Muhammed ibn-i Mende hazretleri hadîs âlimidir. 310 (m. 922) senesinde İran’da İsfehân’da doğdu. Pek çok âlimden ilim tahsil etti. Hadîs-i şerîf öğrenmek için Nişâbûr, Semerkand, Mekke, Medine, Şam, Mısır ve daha pekçok İslâm memleketlerini dolaştı. 395 (m. 1005) yılında İsfehân’da vefât etti. İbni Mende şöyle rivayet etti:
Resûlullah efendimiz (sallallahü aleyhi ve sellem) Eshâbını sadaka vermeye teşvik ettiği zaman, herkes gücü yettiği kadar, sadaka olarak bir şeyler getirdiler. Eshâb-ı kirâmdan Utbe bin Zeyd “Allahım! Sadaka olarak vereceğim hiç malım yok. Ben de sadaka olarak, kullarından şeref ve haysiyetime tecavüzde bulunanları affediyorum” dedi. Peygamber efendimiz eshabına, “Şeref ve haysiyetine yapılan tecavüzleri dün akşam bağışlayan nerede?” diye sordu. Bunun üzerine Utbe bin Zeyd ayağa kalktı. Resûlullah efendimiz de “Sadakası kabul olundu” buyurdu.

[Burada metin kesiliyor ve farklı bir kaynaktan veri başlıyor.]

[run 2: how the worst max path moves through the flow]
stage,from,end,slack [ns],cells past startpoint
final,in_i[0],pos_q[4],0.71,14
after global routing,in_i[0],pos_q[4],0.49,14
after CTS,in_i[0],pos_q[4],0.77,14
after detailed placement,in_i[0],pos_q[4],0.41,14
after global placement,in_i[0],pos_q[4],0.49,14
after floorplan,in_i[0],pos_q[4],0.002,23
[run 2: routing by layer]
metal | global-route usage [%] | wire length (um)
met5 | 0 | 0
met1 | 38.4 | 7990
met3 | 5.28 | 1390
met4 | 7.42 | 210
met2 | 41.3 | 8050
===== src/rtl/pcr_pkg.sv =====
// Shared constants, register map and types of the particle collision resolver.
`timescale 1ns / 1ps
package pcr_pkg;

   // Default coordinate width of the particle ports
   localparam int COORD_WIDTH_DEF = 16;

   // Register reset values
   localparam logic [13:0] WALL_BOUND_RST = 14'd7680;

   // Fixed point constants
   localparam int FRAC_POS = 14;

   // Square root unit: 28 bit radicand, 14 bit root, one root bit per stage
   localparam int RAD_W     = 28;
   localparam int ROOT_W    = 14;
   localparam int SQ_STAGES = ROOT_W;

   // Divider unit: 29 bit dividend, 15 bit divisor and quotient, one bit per stage
   localparam int NUM_W     = 29;
   localparam int QUO_W     = 15;
   localparam int DV_STAGES = QUO_W;

   // Register index on the configuration port
   typedef enum logic [2:0] {
      REG_WALL_BOUND   = 3'd0,
      REG_OBST_MODE    = 3'd1,
      REG_CONTACT_DIST = 3'd2,
      REG_OBST_CENTER  = 3'd3,
      REG_OBST_VEL     = 3'd4
   } reg_idx_type;

   // Obstacle mode codes
   typedef enum logic [1:0] {
      MODE_NONE   = 2'd0,
      MODE_SPHERE = 2'd1,
      MODE_CUBE   = 2'd2,
      MODE_SPARE  = 2'd3
   } mode_type;

endpackage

Abdurrahmân bin Ebî Ukayl’den şöyle naklediyor: Sakîf heyetiyle birlikte Peygamber efendimizin huzuruna geldim. Develerimizi kapının önünde çöktürdük. İçeri girerken herkese kızgın kızgın bakıyorduk. Fakat dışarı çıkarken sevmediğimiz kimse kalmadı. İçimizden birisi, “Ey Allah’ın Peygamberi! Rabbinden kendin için Hazreti Süleyman’ın (aleyhisselam) saltanatı gibi bir saltanat isteseydin ya!” deyince, Peygamber efendimiz bu soruya gülerek şöyle cevap verdi: “Bana verilen, Allah katında Süleyman’ın saltanatından daha üstündür. Zîra, Allahü teâlâ gönderdiği her peygambere bir dua hakkı tanımıştır. Onlardan bazıları dünyayı istemişler. Bunlara dünya verilmiştir. Bir kısmı, isyan etmeleri sebebiyle kavmine beddua etmiş. Kavmi de bu yüzden helak edilmiştir. Ben ise, Allahü teâlânın bana verdiği bu hakkı, kıyamet günü ümmetime şefaat etmek için kullanacağım.”

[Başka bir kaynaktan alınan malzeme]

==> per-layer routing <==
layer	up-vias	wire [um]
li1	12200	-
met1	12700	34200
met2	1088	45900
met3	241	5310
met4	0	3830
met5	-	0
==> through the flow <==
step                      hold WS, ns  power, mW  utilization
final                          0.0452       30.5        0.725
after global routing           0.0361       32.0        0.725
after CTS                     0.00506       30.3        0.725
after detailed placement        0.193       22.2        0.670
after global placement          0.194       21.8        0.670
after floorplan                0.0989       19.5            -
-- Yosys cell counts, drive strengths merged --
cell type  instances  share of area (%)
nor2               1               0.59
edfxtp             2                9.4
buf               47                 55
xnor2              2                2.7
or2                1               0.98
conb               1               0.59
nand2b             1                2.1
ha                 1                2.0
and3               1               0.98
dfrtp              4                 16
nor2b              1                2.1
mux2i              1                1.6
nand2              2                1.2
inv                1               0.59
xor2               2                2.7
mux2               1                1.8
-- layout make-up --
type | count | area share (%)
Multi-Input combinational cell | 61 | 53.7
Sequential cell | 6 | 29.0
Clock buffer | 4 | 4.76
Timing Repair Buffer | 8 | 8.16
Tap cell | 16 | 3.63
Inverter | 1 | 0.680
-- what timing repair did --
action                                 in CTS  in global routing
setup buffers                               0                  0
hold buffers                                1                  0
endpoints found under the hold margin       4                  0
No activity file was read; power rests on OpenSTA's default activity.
==> src/rtl/bbmf_pkg.sv <==
// Shared constants and types of the binary block majority filter.
package bbmf_pkg;

    // Default sizes of the column store and of the largest tile
    localparam int DEF_MAX_WIDTH = 1024;
    localparam int DEF_MAX_TILE  = 16;

    // Fixed image and field sizes
    localparam int HEIGHT_LIMIT = 1024;
    localparam int ROW_W        = 10;
    localparam int TILE_IDX_W   = 10;
    localparam int PIXEL_W      = 8;
    localparam int FILL_W       = 8;

    // Configuration port
    localparam int CFG_IDX_W  = 2;
    localparam int CFG_DATA_W = 11;
    localparam int CFG_TILE_W = 5;
    localparam int CFG_DIM_W  = 11;

    // Register values after reset
    localparam int RST_TILE_SIZE    = 5;
    localparam int RST_IMAGE_WIDTH  = 640;
    localparam int RST_IMAGE_HEIGHT = 480;

    // Tile fill values
    localparam logic [FILL_W-1:0] FILL_WHITE = 8'd255;
    localparam logic [FILL_W-1:0] FILL_BLACK = 8'd0;

    // Result queue
    localparam int OUTQ_DEPTH = 3;
    localparam int OUTQ_PTR_W = $clog2(OUTQ_DEPTH);
    localparam int OUTQ_CNT_W = $clog2(OUTQ_DEPTH + 1);

    typedef enum logic [CFG_IDX_W-1:0] {
        REG_TILE_SIZE    = 2'd0,
        REG_IMAGE_WIDTH  = 2'd1,
        REG_IMAGE_HEIGHT = 2'd2
    } t_cfg_reg;

    // Per-pixel work handed from the position tracker to the accumulator
    typedef struct packed {
        logic                  count_en;
        logic                  first;
        logic                  white;
        logic                  emit;
        logic                  last;
        logic [ROW_W-1:0]      tile_row;
        logic [TILE_IDX_W-1:0] tile_col;
    } t_pix_op;

    // One decided tile
    typedef struct packed {
        logic [ROW_W-1:0]      tile_row;
        logic [TILE_IDX_W-1:0] tile_col;
        logic                  white_major;
        logic                  last;
    } t_result;

endpackage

İbn-i Mes’ûd’un şöyle anlattığını nakletti: Tebük Savaşı esnasında bir gece kalktım. Karargahın bir tarafında bir ateş yandığını gördüm. Hemen o tarafa doğru yürüdüm. Gördüm ki, Peygamber efendimiz Ebû Bekir ve Ömer (radıyallahü anhüma) oradaydılar. Zülbicadeyn Abdullah vefat etmiş, onun için mezar kazmışlardı. Resûlullah efendimiz kabre inerek onu yerleştirdi. Üzerine toprak attıktan sonra, “Allahım! Ben, bu akşama kadar ondan memnundum. Sen de ondan hoşnut ol!” diye dua etti.